* [Record excerpts]:
## src/rtl/wpf_pkg.sv

```systemverilog
package wpf_pkg;

    localparam int BYTE_W   = 8;
    localparam int WORD_B   = 4;
    localparam int WORD_W   = BYTE_W * WORD_B;
    localparam int IDX_W    = $clog2(WORD_B);
    localparam int TRIG_W   = 3;

    // control word bit positions
    localparam int CTL_W        = 8;
    localparam int CTL_RX_FLUSH = 0;
    localparam int CTL_TX_FLUSH = 1;
    localparam int CTL_RX_TRIG  = 2;
    localparam int CTL_TX_TRIG  = 5;

    // flag vector bit positions
    localparam int FLG_W      = 6;
    localparam int FLG_RX_REQ = 0;
    localparam int FLG_TX_REQ = 1;
    localparam int FLG_RX_UNF = 4;
    localparam int FLG_TX_OVF = 5;

    localparam logic [TRIG_W-1:0] TX_TRIG_RST = 3'd7;
    localparam logic [TRIG_W-1:0] RX_TRIG_RST = 3'd0;

    typedef struct packed {
        logic [IDX_W-1:0]  last;
        logic [WORD_W-1:0] data;
    } txw_t;

    function automatic logic [BYTE_W-1:0] byte_of(input logic [WORD_W-1:0] w,
                                                  input logic [IDX_W-1:0] i);
        return w[i*BYTE_W +: BYTE_W];
    endfunction

    function automatic logic [WORD_W-1:0] place_byte(input logic [WORD_W-1:0] acc,
                                                     input logic [BYTE_W-1:0] b,
                                                     input logic [IDX_W-1:0] i);
        logic [WORD_W-1:0] r;
        r = acc;
        r[i*BYTE_W +: BYTE_W] = b;
        return r;
    endfunction

endpackage

```

## src/rtl/wpf_ring.sv

```systemverilog
module wpf_ring #(
    parameter int W     = 32,
    parameter int DEPTH = 8,
    localparam int CW   = $clog2(DEPTH + 1),
    localparam int AW   = (DEPTH > 1) ? $clog2(DEPTH) : 1
) (
    input  logic          clk,
    input  logic          rst,
    input  logic          flush,
    input  logic          push,
    input  logic [W-1:0]  wdata,
    input  logic          pop,
    output logic [W-1:0]  rdata,
    output logic [CW-1:0] count,
    output logic          full,
    output logic          empty
);

    logic [W-1:0]  mem [DEPTH];
    logic [AW-1:0] wp, rp;
    logic [CW-1:0] cnt;
    logic          do_push, do_pop;

    function automatic logic [AW-1:0] bump(input logic [AW-1:0] p);
        return (p == AW'(DEPTH - 1)) ? '0 : p + AW'(1);
    endfunction

    assign full    = (cnt == CW'(DEPTH));
    assign empty   = (cnt == '0);
    assign do_push = push && !full && !flush;
    assign do_pop  = pop && !empty && !flush;
    assign rdata   = mem[rp];
    assign count   = cnt;

    always_ff @(posedge clk) begin
        if (rst || flush) begin
            wp  <= '0;
            rp  <= '0;
            cnt <= '0;
        end else begin
            if (do_push) wp <= bump(wp);
            if (do_pop)  rp <= bump(rp);
            case ({do_push, do_pop})
                2'b10:   cnt <= cnt + CW'(1);
                2'b01:   cnt <= cnt - CW'(1);
                default: cnt <= cnt;
            endcase
        end
    end

    always_ff @(posedge clk) begin
        if (do_push) mem[wp] <= wdata;
    end


    cnt_bound_chk: assert property (@(posedge clk) disable iff (rst)
        cnt <= CW'(DEPTH));


    flush_empty_chk: assert property (@(posedge clk) disable iff (rst)
        flush |=> empty);

endmodule

```

## src/rtl/wpf_unpack.sv

```systemverilog
module wpf_unpack
    import wpf_pkg::*;
(
    input  logic              clk,
    input  logic              rst,
    input  logic              flush,
    input  txw_t              head,
    input  logic              avail,
    output logic              pop,
    output logic [BYTE_W-1:0] byte_o,
    output logic              valid_o,
    input  logic              take_i
);

    txw_t             cur;
    logic [IDX_W-1:0] idx;
    logic             busy;
    logic             take, fin, load;

    assign take    = busy && take_i;
    assign fin     = take && (idx == cur.last);
    assign load    = (!busy || fin) && avail && !flush;
    assign pop     = load;
    assign valid_o = busy;
    assign byte_o  = byte_of(cur.data, idx);

    always_ff @(posedge clk) begin
        if (rst || flush) begin
            busy <= 1'b0;
            idx  <= '0;
            cur  <= '0;
        end else if (load) begin
            cur  <= head;
            idx  <= '0;
            busy <= 1'b1;
        end else if (fin) begin
            busy <= 1'b0;
            idx  <= '0;
        end else if (take) begin
            idx  <= idx + IDX_W'(1);
        end
    end


    tx_hold_chk: assert property (@(posedge clk) disable iff (rst)
        (valid_o && !take_i && !flush) |=> (valid_o && $stable(byte_o)));

endmodule

```

## src/rtl/wpf_pack.sv

```systemverilog
module wpf_pack
    import wpf_pkg::*;
(
    input  logic              clk,
    input  logic              rst,
    input  logic              flush,
    input  logic [BYTE_W-1:0] byte_i,
    input  logic              valid_i,
    input  logic              end_i,
    input  logic              room,
    output logic              ready_o,
    output logic              push_o,
    output logic [WORD_W-1:0] word_o
);

    logic [WORD_W-1:0] acc;
    logic [IDX_W-1:0]  bidx;
    logic              accept, done;

    assign ready_o = room;
    assign accept  = valid_i && room && !flush;
    assign done    = accept && (end_i || bidx == IDX_W'(WORD_B - 1));
    assign word_o  = place_byte(acc, byte_i, bidx);
    assign push_o  = done;

    always_ff @(posedge clk) begin
        if (rst || flush) begin
            acc  <= '0;
            bidx <= '0;
        end else if (done) begin
            acc  <= '0;
            bidx <= '0;
        end else if (accept) begin
            acc  <= word_o;
            bidx <= bidx + IDX_W'(1);
        end
    end


    rx_room_chk: assert property (@(posedge clk) disable iff (rst)
        push_o |-> room);

endmodule

```

## src/rtl/wordfifo_pair.sv

```systemverilog
module wordfifo_pair
    import wpf_pkg::*;
#(
    parameter int DEPTH = 8,
    localparam int CW   = $clog2(DEPTH + 1)
) (
    input  logic              clk,
    input  logic              rst,
    input  logic              bus_tx_push,
    input  logic [WORD_W-1:0] bus_tx_word,
    input  logic [IDX_W-1:0]  bus_tx_last,
    input  logic              bus_rx_pop,
    output logic [WORD_W-1:0] bus_rx_word,
    input  logic              bus_ctl_wr,
    input  logic [CTL_W-1:0]  bus_ctl_wdata,
    output logic [CTL_W-1:0]  bus_ctl_rdata,
    output logic [2*CW-1:0]   bus_status,
    output logic [FLG_W-1:0]  bus_flags,
    output logic [BYTE_W-1:0] eng_tx_byte,
    output logic              eng_tx_valid,
    input  logic              eng_tx_take,
    input  logic [BYTE_W-1:0] eng_rx_byte,
    input  logic              eng_rx_valid,
    input  logic              eng_rx_end,
    output logic              eng_rx_ready
);

    logic [TRIG_W-1:0] tx_trig, rx_trig;
    logic              tx_fl, rx_fl;
    logic              tx_ovf, rx_unf;

    txw_t              tx_in, tx_head;
    logic [CW-1:0]     tx_cnt, rx_cnt, tx_free;
    logic              tx_full, tx_empty, rx_full, rx_empty;
    logic              tx_pop;
    logic              rx_push;
    logic [WORD_W-1:0] rx_in, rx_head;

    assign tx_in.data = bus_tx_word;
    assign tx_in.last = bus_tx_last;

    wpf_ring #(.W($bits(txw_t)), .DEPTH(DEPTH)) u_txq (
        .clk(clk), .rst(rst), .flush(tx_fl),
        .push(bus_tx_push), .wdata(tx_in),
        .pop(tx_pop), .rdata(tx_head),
        .count(tx_cnt), .full(tx_full), .empty(tx_empty)
    );

    wpf_unpack u_unp (
        .clk(clk), .rst(rst), .flush(tx_fl),
        .head(tx_head), .avail(!tx_empty), .pop(tx_pop),
        .byte_o(eng_tx_byte), .valid_o(eng_tx_valid), .take_i(eng_tx_take)
    );

    wpf_ring #(.W(WORD_W), .DEPTH(DEPTH)) u_rxq (
        .clk(clk), .rst(rst), .flush(rx_fl),
        .push(rx_push), .wdata(rx_in),
        .pop(bus_rx_pop), .rdata(rx_head),
        .count(rx_cnt), .full(rx_full), .empty(rx_empty)
    );

    wpf_pack u_pck (
        .clk(clk), .rst(rst), .flush(rx_fl),
        .byte_i(eng_rx_byte), .valid_i(eng_rx_valid), .end_i(eng_rx_end),
        .room(!rx_full), .ready_o(eng_rx_ready),
        .push_o(rx_push), .word_o(rx_in)
    );

    // control register: triggers persist, flush bits live one cycle
    always_ff @(posedge clk) begin
        if (rst) begin
            tx_trig <= TX_TRIG_RST;
            rx_trig <= RX_TRIG_RST;
            tx_fl   <= 1'b0;
            rx_fl   <= 1'b0;
        end else if (bus_ctl_wr) begin
            tx_trig <= bus_ctl_wdata[CTL_TX_TRIG +: TRIG_W];
            rx_trig <= bus_ctl_wdata[CTL_RX_TRIG +: TRIG_W];
            tx_fl   <= bus_ctl_wdata[CTL_TX_FLUSH];
            rx_fl   <= bus_ctl_wdata[CTL_RX_FLUSH];
        end else begin
            tx_fl   <= 1'b0;
            rx_fl   <= 1'b0;
        end
    end

    // sticky errors, cleared by the matching flush
    always_ff @(posedge clk) begin
        if (rst || tx_fl)                  tx_ovf <= 1'b0;
        else if (bus_tx_push && tx_full)   tx_ovf <= 1'b1;
    end

    always_ff @(posedge clk) begin
        if (rst || rx_fl)                  rx_unf <= 1'b0;
        else if (bus_rx_pop && rx_empty)   rx_unf <= 1'b1;
    end

    assign tx_free     = CW'(DEPTH) - tx_cnt;
    assign bus_status  = {tx_free, rx_cnt};
    assign bus_rx_word = rx_empty ? '0 : rx_head;

    always_comb begin
        bus_ctl_rdata                            = '0;
        bus_ctl_rdata[CTL_TX_TRIG +: TRIG_W]     = tx_trig;
        bus_ctl_rdata[CTL_RX_TRIG +: TRIG_W]     = rx_trig;
        bus_ctl_rdata[CTL_TX_FLUSH]              = tx_fl;
        bus_ctl_rdata[CTL_RX_FLUSH]              = rx_fl;
    end

    always_comb begin
        bus_flags             = '0;
        bus_flags[FLG_TX_OVF] = tx_ovf;
        bus_flags[FLG_RX_UNF] = rx_unf;
        bus_flags[FLG_TX_REQ] = (tx_free >= CW'(tx_trig) + CW'(1));
        bus_flags[FLG_RX_REQ] = (rx_cnt  >= CW'(rx_trig) + CW'(1));
    end


    ovf_set_chk: assert property (@(posedge clk) disable iff (rst)
        (bus_tx_push && tx_full && !tx_fl) |=> bus_flags[FLG_TX_OVF]);


    unf_set_chk: assert property (@(posedge clk) disable iff (rst)
        (bus_rx_pop && rx_empty && !rx_fl) |=> bus_flags[FLG_RX_UNF]);


    tx_flush_clr_chk: assert property (@(posedge clk) disable iff (rst)
        (tx_fl && !(bus_ctl_wr && bus_ctl_wdata[CTL_TX_FLUSH]))
            |=> (!bus_ctl_rdata[CTL_TX_FLUSH] && bus_status[2*CW-1:CW] == CW'(DEPTH)));


    rx_flush_clr_chk: assert property (@(posedge clk) disable iff (rst)
        (rx_fl && !(bus_ctl_wr && bus_ctl_wdata[CTL_RX_FLUSH]))
            |=> (!bus_ctl_rdata[CTL_RX_FLUSH] && bus_status[CW-1:0] == '0));

endmodule

```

* [Exercise directions]:
In the records above, find each line with the word "done" and copy it out.

* [Solution to the exercise]:
    logic              accept, done;
    assign done    = accept && (end_i || bidx == IDX_W'(WORD_B - 1));
    assign push_o  = done;
        end else if (done) begin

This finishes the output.